Dopo la «fuga in avanti» di Chiasso è stato trovato l’accordo di massima per rinnovare la convenzione che disciplina il servizio di polizia con i Comuni di Breggia, Balerna, Novazzano, Morbio Inferiore e Vacallo – Trovata la convergenza anche per le tariffe
©Chiara Zocchetti
Stefano Lippmann
18.05.2026 06:00

Tutto è bene quel che finisce bene, verrebbe da dire. Alla fine, infatti, è stato trovato l’accordo di massima per l’aggiornamento della convenzione per l’esercizio delle competenze di Polizia comunale di Chiasso.

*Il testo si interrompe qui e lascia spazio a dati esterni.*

### src/rtl/dls_slot_walk.sv
`timescale 1ns/1ps
module dls_slot_walk
    import dls_pkg::*;
#(
    parameter int SLOTS    = 12,
    parameter int LEN_REGS = 8,
    parameter int LEN_W    = 16,
    localparam int SLOT_W  = $clog2(SLOTS)
) (
    input  logic                      clk,
    input  logic                      rst_n,
    input  logic [SLOTS*SLOT_BITS-1:0] seq_table_i,
    input  logic [LEN_REGS*LEN_W-1:0] len_table_i,
    input  logic                      start_i,
    input  logic [SLOT_W-1:0]         base_i,
    output logic                      accept_o,
    output logic                      busy_o,
    output logic                      vld_o,
    output logic [5:0]                dt_o,
    output logic [LEN_W-1:0]          len_o,
    output logic                      lp_o
);

    typedef struct packed {
        logic              busy;
        logic [SLOT_W-1:0] slot;
        logic [1:0]        pos;
        logic              vld;
        logic [5:0]        dt;
        logic [LEN_W-1:0]  len;
        logic              lp;
    } st_t;

    st_t st_d, st_q;
    logic [SLOT_BITS-1:0] word;
    pkt_fld_t fld;
    logic last_step;

    always_comb begin
        word      = seq_table_i[int'(st_q.slot)*SLOT_BITS +: SLOT_BITS];
        fld       = get_pkt(word, int'(st_q.pos));
        last_step = st_q.busy && st_q.slot[0] && (st_q.pos == 2'd2);
        accept_o  = start_i && (!st_q.busy || last_step);

        st_d     = st_q;
        st_d.vld = 1'b0;
        st_d.dt  = '0;
        st_d.len = '0;
        st_d.lp  = 1'b0;
        if (st_q.busy) begin
            if (fld.en) begin
                st_d.vld = 1'b1;
                st_d.dt  = fld.dt;
                st_d.len = len_table_i[int'(fld.idx)*LEN_W +: LEN_W];
            end
            if (st_q.pos == 2'd2) begin
                st_d.lp  = word[LP_BIT];
                st_d.pos = 2'd0;
                if (st_q.slot[0]) st_d.busy = 1'b0;
                else              st_d.slot = st_q.slot + 1'b1;
            end else begin
                st_d.pos = st_q.pos + 1'b1;
            end
        end
        if (accept_o) begin
            st_d.busy = 1'b1;
            st_d.slot = base_i;
            st_d.pos  = 2'd0;
        end
    end

    always_ff @(posedge clk or negedge rst_n) begin
        if (!rst_n) st_q <= '0;
        else        st_q <= st_d;
    end

    assign busy_o = st_q.busy;
    assign vld_o  = st_q.vld;
    assign dt_o   = st_q.dt;
    assign len_o  = st_q.len;
    assign lp_o   = st_q.lp;

endmodule
`src/rtl/lockstep_pkg.sv`:
```
package lockstep_pkg;
  typedef enum logic [1:0] {
    POL_REPORT   = 2'd0,
    POL_IRQ      = 2'd1,
    POL_ESCALATE = 2'd2,
    POL_RSVD     = 2'd3
  } err_policy_e;
endpackage

```
`src/rtl/ls_policy_ctrl.sv`:
```
module ls_policy_ctrl
  import lockstep_pkg::*;
(
  input  logic       clk_i,
  input  logic       rst_ni,
  input  logic       mismatch_i,
  input  logic [1:0] policy_i,
  input  logic       irq_ack_i,
  output logic       flag_o,
  output logic       irq_o,
  output logic       halt_o,
  output logic       escalate_o
);
  err_policy_e pol;
  logic        hit_irq, hit_esc;
  logic        flag_q, irq_q, halt_q, esc_q;

  assign pol     = err_policy_e'(policy_i);
  assign hit_irq = mismatch_i && (pol == POL_IRQ);
  assign hit_esc = mismatch_i && (pol == POL_ESCALATE || pol == POL_RSVD);

  always_ff @(posedge clk_i or negedge rst_ni) begin
    if (!rst_ni) begin
      flag_q <= 1'b0;
      irq_q  <= 1'b0;
      halt_q <= 1'b0;
      esc_q  <= 1'b0;
    end else begin
      if (mismatch_i) flag_q <= 1'b1;
      irq_q <= hit_irq;
      if (hit_irq)        halt_q <= 1'b1;
      else if (irq_ack_i) halt_q <= 1'b0;
      if (hit_esc) esc_q <= 1'b1;
    end
  end

  assign flag_o     = flag_q;
  assign irq_o      = irq_q;
  assign halt_o     = halt_q;
  assign escalate_o = esc_q;
endmodule

```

Già, perché un paio di mesi fa la «fuga in avanti indigesta» fatta da Chiasso non era piaciuta a buona parte dei Comuni convenzionati. Ora, come detto, sembra essere tornato il sereno. «L’accordo è stato trovato – conferma, da noi interpellato, il capodiscatero Sicurezza di Chiasso Luca Bacciarini –. Mancano soltanto gli ultimi dettagli. Abbiamo inviato le bozze, poi ci sarà ancora tempo per formulare eventuali osservazioni».

Le bozze, s’è detto. A marzo l’Esecutivo di Chiasso aveva licenziato i messaggi per il rinnovo della convenzione con Balerna, Breggia, Morbio Inferiore, Novazzano e Vacallo. La cosiddetta «fuga in avanti» che aveva portato diversi Comuni a prendere carta e penna, scrivere all’Esecutivo di Chiasso ed esprimere il proprio malcontento. Anche perché, ci avevano spiegato i sindaci, prima di licenziare i messaggi si sarebbero aspettati di ricevere una bozza. Che ora è arrivata. Anche perché v’era ancora da sciogliere almeno un nodo: quello delle tariffe che ogni Comune paga per il servizio di polizia (e per la formazione dei nuovi agenti). La convenzione attuale è in vigore da 11 anni e alla luce dell’evoluzione delle attività di polizia si è reso necessario un aggiornamento dei prezzi. Fino allo scorso anno i Comuni di Balerna, Morbio Inferiore, Novazzano e Vacallo erano tenuti a versare un contributo pro capite di 110 franchi; per Breggia il contributo pro capite era di 95 franchi. L’aggiornamento del documento prevedeva un adeguamento al rialzo in due fasi. Quest’anno – con effetto retroattivo inizialmente al primo gennaio – il contributo pro capite previsto era 132 franchi per i primi quattro Comuni (100 per Breggia), dal 2027 di 147 franchi (105 per Breggia).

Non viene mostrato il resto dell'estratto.